◆ Task requirements ◆
If a line in the entries below contains the word "checked", it counts; report how many such lines there are, and only that number.

Source records
______________________________

Background: an optimization exercise with open tools, aiming at small area, a short achievable clock period and few clock cycles. Do not read the settings as production practice. Where RTL was checked, it was by simulation tests only, not by an equivalence proof against the original. No activity file was given, so power comes from the tool's default toggle rates.

==> inputs of run a <==
## pcm_cfgderive
module pcm_cfgderive (
    input  wire        clk,
    input  wire        rst,           
    input  wire        start,
    output wire        ready,
    input  wire [7:0]  cfg,           
    input  wire [31:0] rate,
    input  wire [31:0] chunk,
    output reg         done,
    output wire [3:0]  result,        
    output wire [31:0] desc,          
    output wire [31:0] period,        
    output wire [31:0] chunk_eff      
);
==> module pcm_cfgderive, before the edit <==
module pcm_cfgderive (
    input  wire        clk,
    input  wire        rst,           
    input  wire        start,
    output wire        ready,
    input  wire [7:0]  cfg,           
    input  wire [31:0] rate,
    input  wire [31:0] chunk,
    output reg         done,
    output wire [3:0]  result,        
    output wire [31:0] desc,          
    output wire [31:0] period,        
    output wire [31:0] chunk_eff      
);
    localparam [21:0] C2M = 22'd2000000;
    reg         run;         
    reg  [19:0] r_rate;
    reg  [19:0] rem;
    reg  [20:0] qm;          
    reg  [1:0]  dd;          
    reg         r_exact;     
    reg  [2:0]  r_res;
    reg         d_w8, d_w16, d_sgn, d_ord;
    reg  [12:0] r_ce;
    assign ready = !run;
    wire accept = start && !run;
    wire       w8     = (cfg[4:0] == 5'd8);
    wire       w16    = (cfg[4:0] == 5'd16);
    wire       bad_w  = !(w8 || w16);
    wire       bad_s  = (cfg[6:5] == 2'd3);
    wire       bad_r  = (rate == 32'd0);
    wire       bad_c  = (|chunk[31:13]) || (chunk[12] && (|chunk[11:0]));
    wire       ok     = !(bad_w || bad_s || bad_r || bad_c);
    wire       big    = |rate[31:20];     
    wire [2:0] res_in = bad_w ? 3'd1 : bad_s ? 3'd2 : bad_r ? 3'd3 : bad_c ? 3'd4 : 3'd0;
    wire       sgn    = cfg[6] ? 1'b1 : cfg[5] ? 1'b0 : w16;
    wire       exact  = (rate == 32'd128)   || (rate == 32'd640)   || (rate == 32'd3200) ||
                        (rate == 32'd16000) || (rate == 32'd80000) || (rate == 32'd400000);
    wire        c_small = ~|chunk[12:7];
    wire [11:0] c_half  = chunk[12:1] + {11'd0, chunk[0]};
    wire [12:0] c_up    = w16 ? {c_half, 1'b0} : chunk[12:0];
    wire [12:0] ce_in   = !ok ? 13'd0 : c_small ? 13'd128 : c_up;
    reg  [20:0] mark0;
    reg  [19:0] rem0;
    reg  [1:0]  dd0;
    integer i;
    always @* begin
        mark0 = 21'd0;
        rem0  = 20'd0;
        dd0   = 2'd0;
        for (i = 0; i < 20; i = i + 1) begin
            if (rate[i] && !(|(rate[19:0] >> (i + 1)))) begin
                mark0[i + (i & 1)] = 1'b1;
                rem0 = rem0 | (C2M >> (22 - (i + (i & 1))));
                dd0  = dd0 | {C2M[21 - (i + (i & 1))], C2M[20 - (i + (i & 1))]};
            end
        end
    end
    reg  [1:0]  dd_nx;
    reg         above;
    always @* begin
        dd_nx = 2'd0;
        above = 1'b0;
        for (i = 20; i >= 0; i = i - 1) begin
            if (qm[i] && !above && (i % 2 == 0) && i <= 18)
                dd_nx = {C2M[19 - i], C2M[18 - i]};
            above = above | qm[i];
        end
    end
    wire [22:0] x   = {3'b000, rem, dd};
    wire [22:0] r1  = {3'b000, r_rate};
    wire [22:0] r2  = {2'b00, r_rate, 1'b0};
    wire [22:0] sub1 = x - r1;
    wire [22:0] sub2 = x - r2;
    wire [22:0] cs_s = x ^ ~r1 ^ ~r2;
    wire [22:0] cs_c = (x & ~r1) | (x & ~r2) | (~r1 & ~r2);
    wire [22:0] sub3 = cs_s + {cs_c[21:0], 1'b0} + 23'd2;
    wire        ge1 = !sub1[22];
    wire        ge2 = !sub2[22];
    wire        ge3 = !sub3[22];
    wire        qb1 = ge2;
    wire        qb2 = ge3 | (ge1 & !ge2);
    wire [19:0] rem2 = ge3 ? sub3[19:0] : ge2 ? sub2[19:0] : ge1 ? sub1[19:0] : x[19:0];
    wire        fin   = qm[20];
    wire        rnd   = qb2 && !r_exact;
    wire [18:0] hi_p1 = qm[18:0] + 19'd1;
    wire [18:0] hi_nx = (fin && ge3 && !r_exact) ? hi_p1 : qm[18:0];
    always @(posedge clk) begin
        if (run) begin
            rem <= rem2;
            qm  <= {hi_nx, fin ? qb1 ^ rnd : qb1, qb2};
            dd  <= dd_nx;
        end else begin
            r_rate <= rate[19:0];
            rem    <= rem0;
            qm     <= !ok ? 21'd0 : big ? 21'd2 : mark0;
            r_exact <= exact;
            dd     <= dd0;
            r_res  <= res_in;
            d_w8   <= ok && w8;
            d_w16  <= ok && w16;
            d_sgn  <= ok && sgn;
            d_ord  <= ok && cfg[7];
            r_ce   <= ce_in;
        end
    end
    always @(posedge clk) begin
        if (rst) begin
            run  <= 1'b0;
            done <= 1'b0;
        end else if (run) begin
            run  <= !qm[20];
            done <= qm[20];
        end else begin
            run  <= accept && ok && !big;
            done <= accept && !(ok && !big);
        end
    end
    wire d_ok = d_w8 | d_w16;
    assign result    = {1'b0, r_res};
    assign desc      = {7'd0, d_w8, 7'd0, d_ok, 12'd0, d_ord, d_sgn, d_w16, d_w8};
    assign period    = {12'd0, qm[20:1]};
    assign chunk_eff = {19'd0, r_ce};
endmodule
Settings: LEC_CHECK=0, ABC_CLOCK_PERIOD_IN_PS=3500, CAP_MARGIN=20, CORE_MARGIN=2, CORE_UTILIZATION=40, SLEW_MARGIN=20; clock period 10.0 ns.
standard.sh (not shown) runs the stock make flow with config.mk's settings and CLKGATE_MAP_FILE= SYNTH_SCRIPT=/design/flow/synth_recipe.tcl, a recipe that flattens the netlist after the stock synthesis.
==> flow/flow/run.sh <==
#!/bin/bash
# Layout flow: the standard ORFS flow (standard.sh) with its standard
# synthesis, changed only in how the layout is optimised:
#  - port buffers of sky130_fd_sc_hd__buf_1 instead of the resizer's pick,
#  - a clock tree of clkbuf_4/clkbuf_8 buffers without dummy loads,
#  - repair_timing aiming at a setup margin of MARGIN ns.
# The make run's full output goes to standard.log in this folder; ORFS's
# per-step logs stay under orfs/logs.
set -uo pipefail
MARGIN=6.5
export BUFFER_PORTS_ARGS="-buffer_cell sky130_fd_sc_hd__buf_1"
export CTS_ARGS="-sink_clustering_enable -repair_clock_nets -buf_list {sky130_fd_sc_hd__clkbuf_4 sky130_fd_sc_hd__clkbuf_8} -dont_use_dummy_load"
bash standard.sh SETUP_SLACK_MARGIN=$MARGIN finish > standard.log 2>&1
==> run b: changes against run a <==
--- a/flow/design.v
+++ b/flow/design.v
@@ -38,7 +38,6 @@
                         (rate == 32'd16000) || (rate == 32'd80000) || (rate == 32'd400000);
     wire        c_small = ~|chunk[12:7];
-    wire [11:0] c_half  = chunk[12:1] + {11'd0, chunk[0]};
-    wire [12:0] c_up    = w16 ? {c_half, 1'b0} : chunk[12:0];
-    wire [12:0] ce_in   = !ok ? 13'd0 : c_small ? 13'd128 : c_up;
+    wire [12:0] c_up    = chunk[12:0] + {12'd0, w16 && chunk[0]};
+    wire [12:0] ce_in   = c_small ? 13'd128 : c_up;
     reg  [20:0] mark0;
     reg  [19:0] rem0;
@@ -71,9 +70,8 @@
     wire [22:0] r1  = {3'b000, r_rate};
     wire [22:0] r2  = {2'b00, r_rate, 1'b0};
+    wire [22:0] r3   = r1 + r2;
     wire [22:0] sub1 = x - r1;
     wire [22:0] sub2 = x - r2;
-    wire [22:0] cs_s = x ^ ~r1 ^ ~r2;
-    wire [22:0] cs_c = (x & ~r1) | (x & ~r2) | (~r1 & ~r2);
-    wire [22:0] sub3 = cs_s + {cs_c[21:0], 1'b0} + 23'd2;
+    wire [22:0] sub3 = x - r3;
     wire        ge1 = !sub1[22];
     wire        ge2 = !sub2[22];
@@ -94,5 +92,5 @@
             r_rate <= rate[19:0];
             rem    <= rem0;
-            qm     <= !ok ? 21'd0 : big ? 21'd2 : mark0;
+            qm     <= big ? 21'd2 : mark0;
             r_exact <= exact;
             dd     <= dd0;
@@ -120,5 +118,5 @@
     assign result    = {1'b0, r_res};
     assign desc      = {7'd0, d_w8, 7'd0, d_ok, 12'd0, d_ord, d_sgn, d_w16, d_w8};
-    assign period    = {12'd0, qm[20:1]};
-    assign chunk_eff = {19'd0, r_ce};
+    assign period    = {12'd0, qm[20:1] & {20{d_ok}}};
+    assign chunk_eff = {19'd0, r_ce & {13{d_ok}}};
 endmodule
--- a/flow/flow/run.sh
+++ b/flow/flow/run.sh
@@ -8,5 +8,5 @@
 # per-step logs stay under orfs/logs.
 set -uo pipefail
-MARGIN=6.5
+MARGIN=6
 export BUFFER_PORTS_ARGS="-buffer_cell sky130_fd_sc_hd__buf_1"
 export CTS_ARGS="-sink_clustering_enable -repair_clock_nets -buf_list {sky130_fd_sc_hd__clkbuf_4 sky130_fd_sc_hd__clkbuf_8} -dont_use_dummy_load"
- ABC_CLOCK_PERIOD_IN_PS: 3500 -> not set
==> run c: changes against run a <==
--- a/flow/design.v
+++ b/flow/design.v
@@ -19,5 +19,4 @@
     reg  [20:0] qm;          
     reg  [1:0]  dd;          
-    reg         r_exact;     
     reg  [2:0]  r_res;
     reg         d_w8, d_w16, d_sgn, d_ord;
@@ -35,6 +34,4 @@
     wire [2:0] res_in = bad_w ? 3'd1 : bad_s ? 3'd2 : bad_r ? 3'd3 : bad_c ? 3'd4 : 3'd0;
     wire       sgn    = cfg[6] ? 1'b1 : cfg[5] ? 1'b0 : w16;
-    wire       exact  = (rate == 32'd128)   || (rate == 32'd640)   || (rate == 32'd3200) ||
-                        (rate == 32'd16000) || (rate == 32'd80000) || (rate == 32'd400000);
     wire        c_small = ~|chunk[12:7];
     wire [11:0] c_half  = chunk[12:1] + {11'd0, chunk[0]};
@@ -68,26 +65,16 @@
         end
     end
-    wire [22:0] x   = {3'b000, rem, dd};
-    wire [22:0] r1  = {3'b000, r_rate};
-    wire [22:0] r2  = {2'b00, r_rate, 1'b0};
-    wire [22:0] sub1 = x - r1;
-    wire [22:0] sub2 = x - r2;
-    wire [22:0] cs_s = x ^ ~r1 ^ ~r2;
-    wire [22:0] cs_c = (x & ~r1) | (x & ~r2) | (~r1 & ~r2);
-    wire [22:0] sub3 = cs_s + {cs_c[21:0], 1'b0} + 23'd2;
-    wire        ge1 = !sub1[22];
-    wire        ge2 = !sub2[22];
-    wire        ge3 = !sub3[22];
-    wire        qb1 = ge2;
-    wire        qb2 = ge3 | (ge1 & !ge2);
-    wire [19:0] rem2 = ge3 ? sub3[19:0] : ge2 ? sub2[19:0] : ge1 ? sub1[19:0] : x[19:0];
-    wire        fin   = qm[20];
-    wire        rnd   = qb2 && !r_exact;
-    wire [18:0] hi_p1 = qm[18:0] + 19'd1;
-    wire [18:0] hi_nx = (fin && ge3 && !r_exact) ? hi_p1 : qm[18:0];
+    wire [20:0] sh1  = {rem, dd[1]};
+    wire [21:0] sub1 = {1'b0, sh1} - {2'b00, r_rate};
+    wire        qb1  = !sub1[21];
+    wire [19:0] rem1 = qb1 ? sub1[19:0] : sh1[19:0];
+    wire [20:0] sh2  = {rem1, dd[0]};
+    wire [21:0] sub2 = {1'b0, sh2} - {2'b00, r_rate};
+    wire        qb2  = !sub2[21];
+    wire [19:0] rem2 = qb2 ? sub2[19:0] : sh2[19:0];
     always @(posedge clk) begin
         if (run) begin
             rem <= rem2;
-            qm  <= {hi_nx, fin ? qb1 ^ rnd : qb1, qb2};
+            qm  <= {qm[18:0], qb1, qb2};
             dd  <= dd_nx;
         end else begin
@@ -95,5 +82,4 @@
             rem    <= rem0;
             qm     <= !ok ? 21'd0 : big ? 21'd2 : mark0;
-            r_exact <= exact;
             dd     <= dd0;
             r_res  <= res_in;
@@ -120,5 +106,5 @@
     assign result    = {1'b0, r_res};
     assign desc      = {7'd0, d_w8, 7'd0, d_ok, 12'd0, d_ord, d_sgn, d_w16, d_w8};
-    assign period    = {12'd0, qm[20:1]};
+    assign period    = {12'd0, qm[20:1] + {19'd0, qm[0] && (|rem)}};
     assign chunk_eff = {19'd0, r_ce};
 endmodule
==> flow/run.sh (new file) <==
#!/bin/bash
# synth_recipe.tcl (not shown) runs the flow's synth.tcl, then flattens the netlist and writes it again
# the make line also repeats each setting of config.mk as NAME=value (left out here)
make -C /OpenROAD-flow-scripts/flow DESIGN_CONFIG=/design/flow/config.mk WORK_HOME=/design/flow/orfs CLKGATE_MAP_FILE= SYNTH_SCRIPT=/design/flow/synth_recipe.tcl finish
- ABC_CLOCK_PERIOD_IN_PS: 3500 -> not set
removed: flow/flow/run.sh
removed: flow/standard.sh
==> qor summary <==
quantity	run c	run b	run a
Endpoint of the worst-slack reg-to-reg timing path	rem[0]	rem[4]	qm[16]
Total detailed-routing wirelength	17.4 mm	23.5 mm	26.5 mm
Peak supply drop	0.0655 mV	0.0623 mV	0.0597 mV
Highest-power group	clock	sequential cells	combinational cells
Maximum clock skew at final layout	0.00642 ns	0.0220 ns	0.0290 ns
Met1 WL	7.43 mm	10.1 mm	11.4 mm
Clock network fraction of total power	0.348	0.212	0.167
Type of the setup path with the least slack	flop to flop	flop to flop	input pin to flop
1st-pass router iterations	7	5	5
Filler Cells Inserted	1,510	2,052	2,092
Status	finished clean	finished clean	finished clean
Switching fraction of total power	0.302	0.367	0.392
Avg Synthesized Cell Area	8.68 um2	8.30 um2	8.50 um2
Minimum setup slack after placement	4.65 ns	5.80 ns	5.41 ns
Testbench counts of run a, summed over its fixed seeds: cycles 6,097.
Testbench counts of run b, summed over its fixed seeds: cycles 6,097.
Only the layout flow was run in run c; the RTL was not checked for function there.

==> re-timing with driven ports <==
How much do the figures lean on ideal ports? The routed layouts below were timed once more, with nothing changed but the port constraints.
Step 1 sets driving cells, clkbuf_16 on the clock port and buf_2 on the other inputs (assumed; they add their load-dependent delay and slew).
Step 2 adds t to the input delays and takes it off the output delays; t is the mean of the earliest and latest rising clock arrival at the registers after step 1. Input paths then give back, and output paths get back, about the clock's delay inside the block.
Slacks: ideal / step 1 / step 2; pairs: ideal / step 1.
| run | t (ns) | slack for setup (ns) | latest minus earliest clock arrival (ns) |
|---|---|---|---|
| run a | 0.398 | 6.127 / 6.114 / 5.716 | 0.029 / 0.029 |
| run b | 0.408 | 6.151 / 6.151 / 5.877 | 0.023 / 0.023 |
| run c | 0.384 | 4.534 / 4.534 / 4.534 | 0.007 / 0.007 |
After both steps every run listed still meets setup and hold. The setup slack of run a, which loses most, moves by -0.013 ns with the drivers and by -0.411 ns with both steps.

______________________________

◆ Solution below ◆
2